Supplied records —
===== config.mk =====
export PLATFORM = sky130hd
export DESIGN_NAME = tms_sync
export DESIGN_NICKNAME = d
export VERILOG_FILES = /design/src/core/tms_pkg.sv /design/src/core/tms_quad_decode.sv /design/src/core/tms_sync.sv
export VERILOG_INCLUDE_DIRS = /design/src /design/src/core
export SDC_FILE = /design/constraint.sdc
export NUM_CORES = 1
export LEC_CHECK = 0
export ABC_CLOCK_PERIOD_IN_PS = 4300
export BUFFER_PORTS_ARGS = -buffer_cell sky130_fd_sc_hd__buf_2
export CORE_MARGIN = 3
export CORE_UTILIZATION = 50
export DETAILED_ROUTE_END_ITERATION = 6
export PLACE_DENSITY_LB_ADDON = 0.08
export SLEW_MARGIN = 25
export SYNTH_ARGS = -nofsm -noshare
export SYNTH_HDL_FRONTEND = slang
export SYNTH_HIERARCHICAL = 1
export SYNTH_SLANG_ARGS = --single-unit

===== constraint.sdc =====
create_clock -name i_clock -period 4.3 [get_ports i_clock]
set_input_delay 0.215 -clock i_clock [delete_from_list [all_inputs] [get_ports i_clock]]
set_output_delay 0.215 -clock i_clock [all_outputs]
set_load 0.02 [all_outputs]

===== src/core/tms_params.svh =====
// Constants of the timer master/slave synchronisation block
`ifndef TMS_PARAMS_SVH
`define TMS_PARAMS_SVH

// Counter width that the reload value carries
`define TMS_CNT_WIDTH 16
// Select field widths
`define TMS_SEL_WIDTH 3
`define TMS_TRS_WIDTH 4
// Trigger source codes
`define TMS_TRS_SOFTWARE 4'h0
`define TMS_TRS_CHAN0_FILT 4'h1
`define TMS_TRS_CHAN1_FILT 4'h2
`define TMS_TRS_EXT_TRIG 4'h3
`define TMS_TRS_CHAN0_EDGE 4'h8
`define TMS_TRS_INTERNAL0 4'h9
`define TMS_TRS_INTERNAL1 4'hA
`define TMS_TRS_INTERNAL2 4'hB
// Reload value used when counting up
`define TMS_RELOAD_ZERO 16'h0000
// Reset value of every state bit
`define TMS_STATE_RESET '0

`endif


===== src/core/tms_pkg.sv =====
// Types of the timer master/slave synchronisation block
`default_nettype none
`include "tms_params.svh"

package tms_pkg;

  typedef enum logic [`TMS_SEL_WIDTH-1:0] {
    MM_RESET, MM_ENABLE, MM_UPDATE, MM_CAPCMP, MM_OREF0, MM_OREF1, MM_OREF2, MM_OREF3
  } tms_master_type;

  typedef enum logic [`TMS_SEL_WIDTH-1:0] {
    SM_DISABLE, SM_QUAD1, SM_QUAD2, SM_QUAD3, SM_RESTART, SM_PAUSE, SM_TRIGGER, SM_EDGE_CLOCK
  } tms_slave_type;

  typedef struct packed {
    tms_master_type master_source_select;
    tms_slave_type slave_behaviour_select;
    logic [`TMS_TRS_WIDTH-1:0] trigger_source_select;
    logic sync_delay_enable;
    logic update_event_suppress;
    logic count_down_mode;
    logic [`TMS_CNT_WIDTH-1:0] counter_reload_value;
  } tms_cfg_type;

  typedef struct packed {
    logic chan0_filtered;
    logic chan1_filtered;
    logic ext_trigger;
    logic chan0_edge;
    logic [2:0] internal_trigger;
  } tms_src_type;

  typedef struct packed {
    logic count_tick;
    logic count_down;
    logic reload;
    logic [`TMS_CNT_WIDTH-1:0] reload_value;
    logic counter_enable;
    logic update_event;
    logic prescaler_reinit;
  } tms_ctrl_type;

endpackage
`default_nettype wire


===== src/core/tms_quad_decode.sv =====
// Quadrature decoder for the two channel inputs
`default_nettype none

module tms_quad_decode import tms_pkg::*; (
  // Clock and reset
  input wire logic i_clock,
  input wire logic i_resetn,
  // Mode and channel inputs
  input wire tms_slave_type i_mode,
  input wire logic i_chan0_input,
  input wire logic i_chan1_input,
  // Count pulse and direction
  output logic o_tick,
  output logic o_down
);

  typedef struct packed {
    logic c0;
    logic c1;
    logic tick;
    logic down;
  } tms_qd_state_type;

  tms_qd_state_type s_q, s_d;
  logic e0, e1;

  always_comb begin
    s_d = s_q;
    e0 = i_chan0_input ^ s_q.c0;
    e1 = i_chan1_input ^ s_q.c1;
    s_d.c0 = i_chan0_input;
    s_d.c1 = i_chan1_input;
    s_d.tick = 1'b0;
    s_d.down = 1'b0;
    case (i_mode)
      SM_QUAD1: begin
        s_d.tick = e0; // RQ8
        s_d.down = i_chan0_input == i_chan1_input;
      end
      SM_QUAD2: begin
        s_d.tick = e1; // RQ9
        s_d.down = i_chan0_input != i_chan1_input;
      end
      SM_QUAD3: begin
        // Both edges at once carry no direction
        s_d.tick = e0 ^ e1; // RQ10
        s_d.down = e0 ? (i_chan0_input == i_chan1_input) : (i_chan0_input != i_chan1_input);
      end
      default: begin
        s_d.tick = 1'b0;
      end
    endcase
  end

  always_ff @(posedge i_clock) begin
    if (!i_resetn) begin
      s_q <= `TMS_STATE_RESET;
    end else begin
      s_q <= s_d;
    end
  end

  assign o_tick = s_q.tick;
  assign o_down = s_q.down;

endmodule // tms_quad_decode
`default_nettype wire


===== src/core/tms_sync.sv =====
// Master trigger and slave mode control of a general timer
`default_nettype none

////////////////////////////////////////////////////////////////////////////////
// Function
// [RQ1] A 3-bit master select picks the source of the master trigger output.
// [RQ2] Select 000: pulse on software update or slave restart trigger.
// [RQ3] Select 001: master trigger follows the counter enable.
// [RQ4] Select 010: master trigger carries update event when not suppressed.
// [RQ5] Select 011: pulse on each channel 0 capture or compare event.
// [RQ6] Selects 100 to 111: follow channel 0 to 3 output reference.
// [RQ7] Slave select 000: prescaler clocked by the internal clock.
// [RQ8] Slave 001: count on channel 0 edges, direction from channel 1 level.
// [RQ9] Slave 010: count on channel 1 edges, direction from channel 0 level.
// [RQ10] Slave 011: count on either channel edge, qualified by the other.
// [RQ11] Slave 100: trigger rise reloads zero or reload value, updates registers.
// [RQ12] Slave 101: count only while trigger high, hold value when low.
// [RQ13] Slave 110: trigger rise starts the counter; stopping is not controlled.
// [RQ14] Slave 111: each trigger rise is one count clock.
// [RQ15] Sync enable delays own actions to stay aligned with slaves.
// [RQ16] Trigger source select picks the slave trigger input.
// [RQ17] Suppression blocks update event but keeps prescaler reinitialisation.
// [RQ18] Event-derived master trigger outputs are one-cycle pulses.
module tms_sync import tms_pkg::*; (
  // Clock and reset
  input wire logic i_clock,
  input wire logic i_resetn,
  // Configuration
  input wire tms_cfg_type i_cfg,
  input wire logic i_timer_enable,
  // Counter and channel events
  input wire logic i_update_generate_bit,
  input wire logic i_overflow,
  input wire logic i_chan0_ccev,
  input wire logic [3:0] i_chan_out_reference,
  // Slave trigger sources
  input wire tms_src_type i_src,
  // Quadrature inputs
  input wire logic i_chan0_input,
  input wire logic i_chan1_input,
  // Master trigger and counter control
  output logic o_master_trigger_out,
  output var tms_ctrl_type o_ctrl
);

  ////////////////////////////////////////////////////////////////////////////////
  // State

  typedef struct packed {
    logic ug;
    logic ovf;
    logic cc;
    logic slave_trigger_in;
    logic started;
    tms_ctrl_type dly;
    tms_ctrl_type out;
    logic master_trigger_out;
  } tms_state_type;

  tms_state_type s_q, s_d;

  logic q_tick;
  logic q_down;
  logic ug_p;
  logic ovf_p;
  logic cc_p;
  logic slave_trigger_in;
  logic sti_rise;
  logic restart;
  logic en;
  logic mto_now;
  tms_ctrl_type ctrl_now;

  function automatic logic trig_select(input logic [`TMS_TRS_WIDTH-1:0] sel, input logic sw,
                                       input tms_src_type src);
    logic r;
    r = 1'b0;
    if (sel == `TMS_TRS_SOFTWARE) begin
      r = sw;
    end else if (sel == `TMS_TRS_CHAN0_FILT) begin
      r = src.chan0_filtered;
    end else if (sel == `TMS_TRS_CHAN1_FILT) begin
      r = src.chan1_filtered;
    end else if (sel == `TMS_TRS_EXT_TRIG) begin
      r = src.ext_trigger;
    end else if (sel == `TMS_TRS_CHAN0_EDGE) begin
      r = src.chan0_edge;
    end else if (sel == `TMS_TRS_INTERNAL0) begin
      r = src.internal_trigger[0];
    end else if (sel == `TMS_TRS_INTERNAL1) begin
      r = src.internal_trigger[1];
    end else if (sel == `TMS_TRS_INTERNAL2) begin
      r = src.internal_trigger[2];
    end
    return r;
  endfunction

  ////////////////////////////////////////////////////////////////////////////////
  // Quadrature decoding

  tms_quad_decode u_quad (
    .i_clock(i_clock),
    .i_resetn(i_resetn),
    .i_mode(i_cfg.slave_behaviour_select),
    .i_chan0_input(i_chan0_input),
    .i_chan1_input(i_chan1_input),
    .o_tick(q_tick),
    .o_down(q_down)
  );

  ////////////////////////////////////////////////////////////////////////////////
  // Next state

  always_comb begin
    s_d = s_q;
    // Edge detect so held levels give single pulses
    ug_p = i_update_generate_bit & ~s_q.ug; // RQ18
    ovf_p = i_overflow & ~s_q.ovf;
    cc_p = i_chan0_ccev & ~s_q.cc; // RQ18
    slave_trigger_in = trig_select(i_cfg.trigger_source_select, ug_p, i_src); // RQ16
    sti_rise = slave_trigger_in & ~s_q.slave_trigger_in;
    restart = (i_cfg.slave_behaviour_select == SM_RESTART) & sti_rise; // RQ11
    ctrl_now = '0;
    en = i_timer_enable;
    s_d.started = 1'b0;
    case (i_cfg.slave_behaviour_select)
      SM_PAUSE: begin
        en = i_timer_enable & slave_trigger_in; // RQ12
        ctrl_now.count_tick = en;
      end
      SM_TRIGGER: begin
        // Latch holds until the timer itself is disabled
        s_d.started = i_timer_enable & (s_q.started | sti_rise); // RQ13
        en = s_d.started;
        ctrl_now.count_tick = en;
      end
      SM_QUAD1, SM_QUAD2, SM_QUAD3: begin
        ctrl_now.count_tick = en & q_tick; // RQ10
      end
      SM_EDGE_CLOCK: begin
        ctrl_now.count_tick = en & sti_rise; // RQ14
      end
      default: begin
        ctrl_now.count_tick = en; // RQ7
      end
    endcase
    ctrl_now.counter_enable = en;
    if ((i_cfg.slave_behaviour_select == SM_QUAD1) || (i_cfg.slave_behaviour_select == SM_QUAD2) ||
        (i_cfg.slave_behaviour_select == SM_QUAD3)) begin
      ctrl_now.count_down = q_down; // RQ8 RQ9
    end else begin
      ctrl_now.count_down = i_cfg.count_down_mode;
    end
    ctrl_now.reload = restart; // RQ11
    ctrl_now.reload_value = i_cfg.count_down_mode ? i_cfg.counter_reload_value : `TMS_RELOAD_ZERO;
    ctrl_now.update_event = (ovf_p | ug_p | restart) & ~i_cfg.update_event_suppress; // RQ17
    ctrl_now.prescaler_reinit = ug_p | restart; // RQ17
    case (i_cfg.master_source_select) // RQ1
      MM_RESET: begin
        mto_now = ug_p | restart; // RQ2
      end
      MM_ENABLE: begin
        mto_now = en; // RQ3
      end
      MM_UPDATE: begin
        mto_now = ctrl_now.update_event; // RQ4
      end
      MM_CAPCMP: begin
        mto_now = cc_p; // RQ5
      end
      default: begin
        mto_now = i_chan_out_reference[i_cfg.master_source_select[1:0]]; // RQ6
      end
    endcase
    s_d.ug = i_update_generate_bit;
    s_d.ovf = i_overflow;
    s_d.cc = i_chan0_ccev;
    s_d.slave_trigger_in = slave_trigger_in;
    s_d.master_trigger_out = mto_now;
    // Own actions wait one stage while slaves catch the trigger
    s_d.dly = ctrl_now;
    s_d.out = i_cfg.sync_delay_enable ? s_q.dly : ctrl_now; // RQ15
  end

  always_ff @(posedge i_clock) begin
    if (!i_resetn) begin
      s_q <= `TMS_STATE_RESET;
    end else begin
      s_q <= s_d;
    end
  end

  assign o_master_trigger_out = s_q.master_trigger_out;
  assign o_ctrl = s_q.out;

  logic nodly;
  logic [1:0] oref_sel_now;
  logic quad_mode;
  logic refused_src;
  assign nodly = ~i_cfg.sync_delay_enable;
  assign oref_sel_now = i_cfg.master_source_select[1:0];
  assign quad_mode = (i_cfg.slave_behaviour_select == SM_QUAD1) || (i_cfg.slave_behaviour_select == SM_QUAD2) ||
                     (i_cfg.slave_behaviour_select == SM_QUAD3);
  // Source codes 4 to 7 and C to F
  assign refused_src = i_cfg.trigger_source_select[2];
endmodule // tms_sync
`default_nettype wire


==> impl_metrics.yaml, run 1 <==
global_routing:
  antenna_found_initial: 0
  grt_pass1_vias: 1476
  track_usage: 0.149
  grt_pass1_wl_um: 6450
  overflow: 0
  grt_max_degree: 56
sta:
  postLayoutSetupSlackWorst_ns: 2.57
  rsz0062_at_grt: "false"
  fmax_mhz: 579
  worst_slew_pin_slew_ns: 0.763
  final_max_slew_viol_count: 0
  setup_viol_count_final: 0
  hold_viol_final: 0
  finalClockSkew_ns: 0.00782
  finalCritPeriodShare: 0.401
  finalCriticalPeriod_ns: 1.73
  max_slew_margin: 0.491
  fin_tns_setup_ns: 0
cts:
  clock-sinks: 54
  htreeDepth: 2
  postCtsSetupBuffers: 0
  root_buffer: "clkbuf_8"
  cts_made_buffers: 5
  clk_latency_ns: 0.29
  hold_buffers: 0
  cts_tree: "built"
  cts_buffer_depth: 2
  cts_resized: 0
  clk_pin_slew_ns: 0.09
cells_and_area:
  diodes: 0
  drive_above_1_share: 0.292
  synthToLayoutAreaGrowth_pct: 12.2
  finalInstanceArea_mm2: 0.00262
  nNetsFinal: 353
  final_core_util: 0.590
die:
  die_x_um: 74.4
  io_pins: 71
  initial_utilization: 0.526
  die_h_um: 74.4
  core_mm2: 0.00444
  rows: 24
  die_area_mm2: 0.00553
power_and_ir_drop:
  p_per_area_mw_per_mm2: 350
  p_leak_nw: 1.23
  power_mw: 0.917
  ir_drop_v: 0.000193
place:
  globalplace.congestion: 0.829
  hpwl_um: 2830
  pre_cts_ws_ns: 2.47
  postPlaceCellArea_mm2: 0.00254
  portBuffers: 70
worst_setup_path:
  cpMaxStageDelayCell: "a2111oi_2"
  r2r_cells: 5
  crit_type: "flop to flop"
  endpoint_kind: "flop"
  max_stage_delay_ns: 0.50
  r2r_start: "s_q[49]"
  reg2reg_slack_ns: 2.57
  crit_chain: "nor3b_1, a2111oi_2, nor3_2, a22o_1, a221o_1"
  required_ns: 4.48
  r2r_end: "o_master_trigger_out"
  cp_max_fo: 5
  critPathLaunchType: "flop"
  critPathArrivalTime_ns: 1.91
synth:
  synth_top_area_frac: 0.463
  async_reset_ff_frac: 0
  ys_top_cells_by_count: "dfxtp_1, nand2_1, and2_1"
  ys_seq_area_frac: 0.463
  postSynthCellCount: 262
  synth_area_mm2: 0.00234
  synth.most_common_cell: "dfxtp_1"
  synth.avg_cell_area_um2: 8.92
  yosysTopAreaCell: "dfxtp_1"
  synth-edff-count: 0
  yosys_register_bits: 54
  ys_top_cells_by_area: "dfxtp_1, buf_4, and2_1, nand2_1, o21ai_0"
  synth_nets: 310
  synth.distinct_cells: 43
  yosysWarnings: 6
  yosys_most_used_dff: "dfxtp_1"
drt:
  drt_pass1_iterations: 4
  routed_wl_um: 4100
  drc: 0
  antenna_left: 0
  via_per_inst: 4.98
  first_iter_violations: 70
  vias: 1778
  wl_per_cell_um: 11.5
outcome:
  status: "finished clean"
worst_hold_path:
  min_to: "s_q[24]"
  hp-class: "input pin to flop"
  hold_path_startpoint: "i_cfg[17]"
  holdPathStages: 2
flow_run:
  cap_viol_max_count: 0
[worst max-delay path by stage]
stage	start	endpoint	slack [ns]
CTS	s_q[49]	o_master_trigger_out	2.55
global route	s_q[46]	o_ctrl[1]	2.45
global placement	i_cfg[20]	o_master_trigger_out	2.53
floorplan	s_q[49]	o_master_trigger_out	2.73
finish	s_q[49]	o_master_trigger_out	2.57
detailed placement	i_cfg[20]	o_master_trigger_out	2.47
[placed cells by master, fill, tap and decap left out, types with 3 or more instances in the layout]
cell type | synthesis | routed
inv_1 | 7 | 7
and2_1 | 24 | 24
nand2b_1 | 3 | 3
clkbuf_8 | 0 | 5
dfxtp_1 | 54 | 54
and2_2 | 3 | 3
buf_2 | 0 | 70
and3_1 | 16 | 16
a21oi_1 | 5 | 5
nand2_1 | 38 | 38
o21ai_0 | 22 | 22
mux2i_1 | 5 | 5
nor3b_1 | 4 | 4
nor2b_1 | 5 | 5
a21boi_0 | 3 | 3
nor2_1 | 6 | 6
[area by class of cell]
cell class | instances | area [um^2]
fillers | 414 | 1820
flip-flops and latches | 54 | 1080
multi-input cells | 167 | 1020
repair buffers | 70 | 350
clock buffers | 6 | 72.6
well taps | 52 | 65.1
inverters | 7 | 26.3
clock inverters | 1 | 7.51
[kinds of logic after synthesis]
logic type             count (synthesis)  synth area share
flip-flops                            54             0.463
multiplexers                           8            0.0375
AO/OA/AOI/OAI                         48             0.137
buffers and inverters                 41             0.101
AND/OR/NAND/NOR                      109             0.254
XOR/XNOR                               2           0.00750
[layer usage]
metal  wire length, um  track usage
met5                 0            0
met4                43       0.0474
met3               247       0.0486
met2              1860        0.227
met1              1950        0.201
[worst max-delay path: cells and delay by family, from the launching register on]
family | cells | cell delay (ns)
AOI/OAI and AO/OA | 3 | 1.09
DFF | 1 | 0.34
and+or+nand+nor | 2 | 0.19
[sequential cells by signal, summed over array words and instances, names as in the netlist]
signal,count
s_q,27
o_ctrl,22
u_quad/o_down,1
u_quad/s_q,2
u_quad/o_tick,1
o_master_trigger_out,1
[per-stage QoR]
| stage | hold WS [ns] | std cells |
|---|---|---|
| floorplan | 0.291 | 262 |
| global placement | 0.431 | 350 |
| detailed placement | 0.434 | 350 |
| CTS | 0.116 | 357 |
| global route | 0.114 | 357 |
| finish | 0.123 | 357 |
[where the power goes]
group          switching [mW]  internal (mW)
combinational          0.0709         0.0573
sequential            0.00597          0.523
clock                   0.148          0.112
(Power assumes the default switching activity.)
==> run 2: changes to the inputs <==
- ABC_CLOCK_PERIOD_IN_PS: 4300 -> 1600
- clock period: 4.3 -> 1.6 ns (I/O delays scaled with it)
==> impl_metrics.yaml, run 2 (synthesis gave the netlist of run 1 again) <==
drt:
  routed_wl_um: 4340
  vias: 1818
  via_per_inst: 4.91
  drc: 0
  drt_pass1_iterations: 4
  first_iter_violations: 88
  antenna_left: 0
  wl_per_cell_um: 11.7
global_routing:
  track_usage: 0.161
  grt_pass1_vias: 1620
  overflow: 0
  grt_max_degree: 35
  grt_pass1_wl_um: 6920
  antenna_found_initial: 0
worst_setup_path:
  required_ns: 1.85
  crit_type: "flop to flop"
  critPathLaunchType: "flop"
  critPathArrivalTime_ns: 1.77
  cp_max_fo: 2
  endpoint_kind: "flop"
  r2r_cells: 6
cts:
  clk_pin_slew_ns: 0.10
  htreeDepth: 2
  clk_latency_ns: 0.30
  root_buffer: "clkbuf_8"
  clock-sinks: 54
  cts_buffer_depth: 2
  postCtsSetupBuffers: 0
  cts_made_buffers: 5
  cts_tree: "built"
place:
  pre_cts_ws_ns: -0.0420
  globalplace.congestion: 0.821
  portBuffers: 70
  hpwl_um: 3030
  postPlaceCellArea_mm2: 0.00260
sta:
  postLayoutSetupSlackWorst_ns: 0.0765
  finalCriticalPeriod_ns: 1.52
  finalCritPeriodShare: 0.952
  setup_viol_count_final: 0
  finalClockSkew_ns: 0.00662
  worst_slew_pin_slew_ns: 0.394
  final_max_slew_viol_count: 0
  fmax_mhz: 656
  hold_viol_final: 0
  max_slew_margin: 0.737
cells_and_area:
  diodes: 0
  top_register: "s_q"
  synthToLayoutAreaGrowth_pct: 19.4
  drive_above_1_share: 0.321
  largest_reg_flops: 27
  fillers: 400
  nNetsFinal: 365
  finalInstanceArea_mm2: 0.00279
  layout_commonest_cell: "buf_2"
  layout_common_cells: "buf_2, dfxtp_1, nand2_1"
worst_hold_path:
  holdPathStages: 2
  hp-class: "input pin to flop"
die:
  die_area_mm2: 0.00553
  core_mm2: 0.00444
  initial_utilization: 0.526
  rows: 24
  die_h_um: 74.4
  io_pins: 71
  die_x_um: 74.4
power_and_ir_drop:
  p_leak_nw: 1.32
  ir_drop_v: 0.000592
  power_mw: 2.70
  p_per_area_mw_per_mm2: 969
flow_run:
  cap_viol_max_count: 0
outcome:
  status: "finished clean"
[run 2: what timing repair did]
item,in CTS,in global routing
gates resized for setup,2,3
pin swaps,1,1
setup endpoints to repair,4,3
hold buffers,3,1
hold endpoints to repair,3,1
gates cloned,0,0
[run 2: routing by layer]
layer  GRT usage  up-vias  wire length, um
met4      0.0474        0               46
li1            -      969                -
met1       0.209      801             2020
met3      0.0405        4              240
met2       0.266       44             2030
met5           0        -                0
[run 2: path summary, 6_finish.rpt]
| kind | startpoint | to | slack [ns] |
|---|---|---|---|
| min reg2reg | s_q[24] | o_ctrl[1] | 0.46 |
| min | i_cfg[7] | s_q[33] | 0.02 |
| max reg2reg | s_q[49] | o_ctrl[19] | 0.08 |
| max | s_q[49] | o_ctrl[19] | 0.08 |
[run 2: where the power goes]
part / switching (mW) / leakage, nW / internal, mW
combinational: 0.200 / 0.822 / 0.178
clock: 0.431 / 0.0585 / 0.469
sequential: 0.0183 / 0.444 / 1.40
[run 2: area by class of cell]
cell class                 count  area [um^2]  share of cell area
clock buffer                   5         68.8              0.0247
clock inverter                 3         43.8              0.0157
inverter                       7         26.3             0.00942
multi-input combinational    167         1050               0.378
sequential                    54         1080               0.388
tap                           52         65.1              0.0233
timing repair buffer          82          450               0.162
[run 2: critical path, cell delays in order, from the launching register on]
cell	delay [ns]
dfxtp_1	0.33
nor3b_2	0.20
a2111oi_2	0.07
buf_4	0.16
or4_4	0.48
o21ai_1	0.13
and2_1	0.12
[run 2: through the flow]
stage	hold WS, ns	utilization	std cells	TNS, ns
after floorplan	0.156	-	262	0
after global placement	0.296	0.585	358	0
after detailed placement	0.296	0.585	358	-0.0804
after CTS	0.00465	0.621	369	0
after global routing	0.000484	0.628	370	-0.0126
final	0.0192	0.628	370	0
---
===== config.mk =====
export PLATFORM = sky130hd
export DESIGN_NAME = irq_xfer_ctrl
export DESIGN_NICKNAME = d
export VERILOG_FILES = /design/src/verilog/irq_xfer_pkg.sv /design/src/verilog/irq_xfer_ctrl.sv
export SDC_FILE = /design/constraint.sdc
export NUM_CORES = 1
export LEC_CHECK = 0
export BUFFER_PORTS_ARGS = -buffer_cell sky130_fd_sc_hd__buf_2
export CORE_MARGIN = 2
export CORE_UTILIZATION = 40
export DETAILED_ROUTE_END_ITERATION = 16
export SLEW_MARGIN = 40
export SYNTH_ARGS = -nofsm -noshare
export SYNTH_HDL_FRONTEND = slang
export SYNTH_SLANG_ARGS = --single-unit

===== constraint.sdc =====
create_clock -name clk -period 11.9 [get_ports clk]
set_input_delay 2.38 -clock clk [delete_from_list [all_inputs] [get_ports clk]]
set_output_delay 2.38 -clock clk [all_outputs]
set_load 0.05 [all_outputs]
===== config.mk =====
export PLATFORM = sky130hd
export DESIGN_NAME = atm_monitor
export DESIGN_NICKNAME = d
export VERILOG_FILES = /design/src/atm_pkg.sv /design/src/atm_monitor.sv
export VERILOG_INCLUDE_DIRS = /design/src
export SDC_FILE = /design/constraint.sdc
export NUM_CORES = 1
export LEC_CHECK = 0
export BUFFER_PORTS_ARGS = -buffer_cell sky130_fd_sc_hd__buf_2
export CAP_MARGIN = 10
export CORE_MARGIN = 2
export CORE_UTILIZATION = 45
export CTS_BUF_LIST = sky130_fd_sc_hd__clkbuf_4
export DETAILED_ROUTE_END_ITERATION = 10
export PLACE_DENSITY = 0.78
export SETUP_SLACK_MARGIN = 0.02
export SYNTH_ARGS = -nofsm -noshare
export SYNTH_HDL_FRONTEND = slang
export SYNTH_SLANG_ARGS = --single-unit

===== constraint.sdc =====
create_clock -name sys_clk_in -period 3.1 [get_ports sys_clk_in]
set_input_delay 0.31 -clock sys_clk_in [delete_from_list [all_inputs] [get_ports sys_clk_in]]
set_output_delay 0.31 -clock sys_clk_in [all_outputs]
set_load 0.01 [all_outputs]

What to do — Read the entries above and find each line holding the word "yaml". Copy it out.

Response below —
==> impl_metrics.yaml, run 1 <==
==> impl_metrics.yaml, run 2 (synthesis gave the netlist of run 1 again) <==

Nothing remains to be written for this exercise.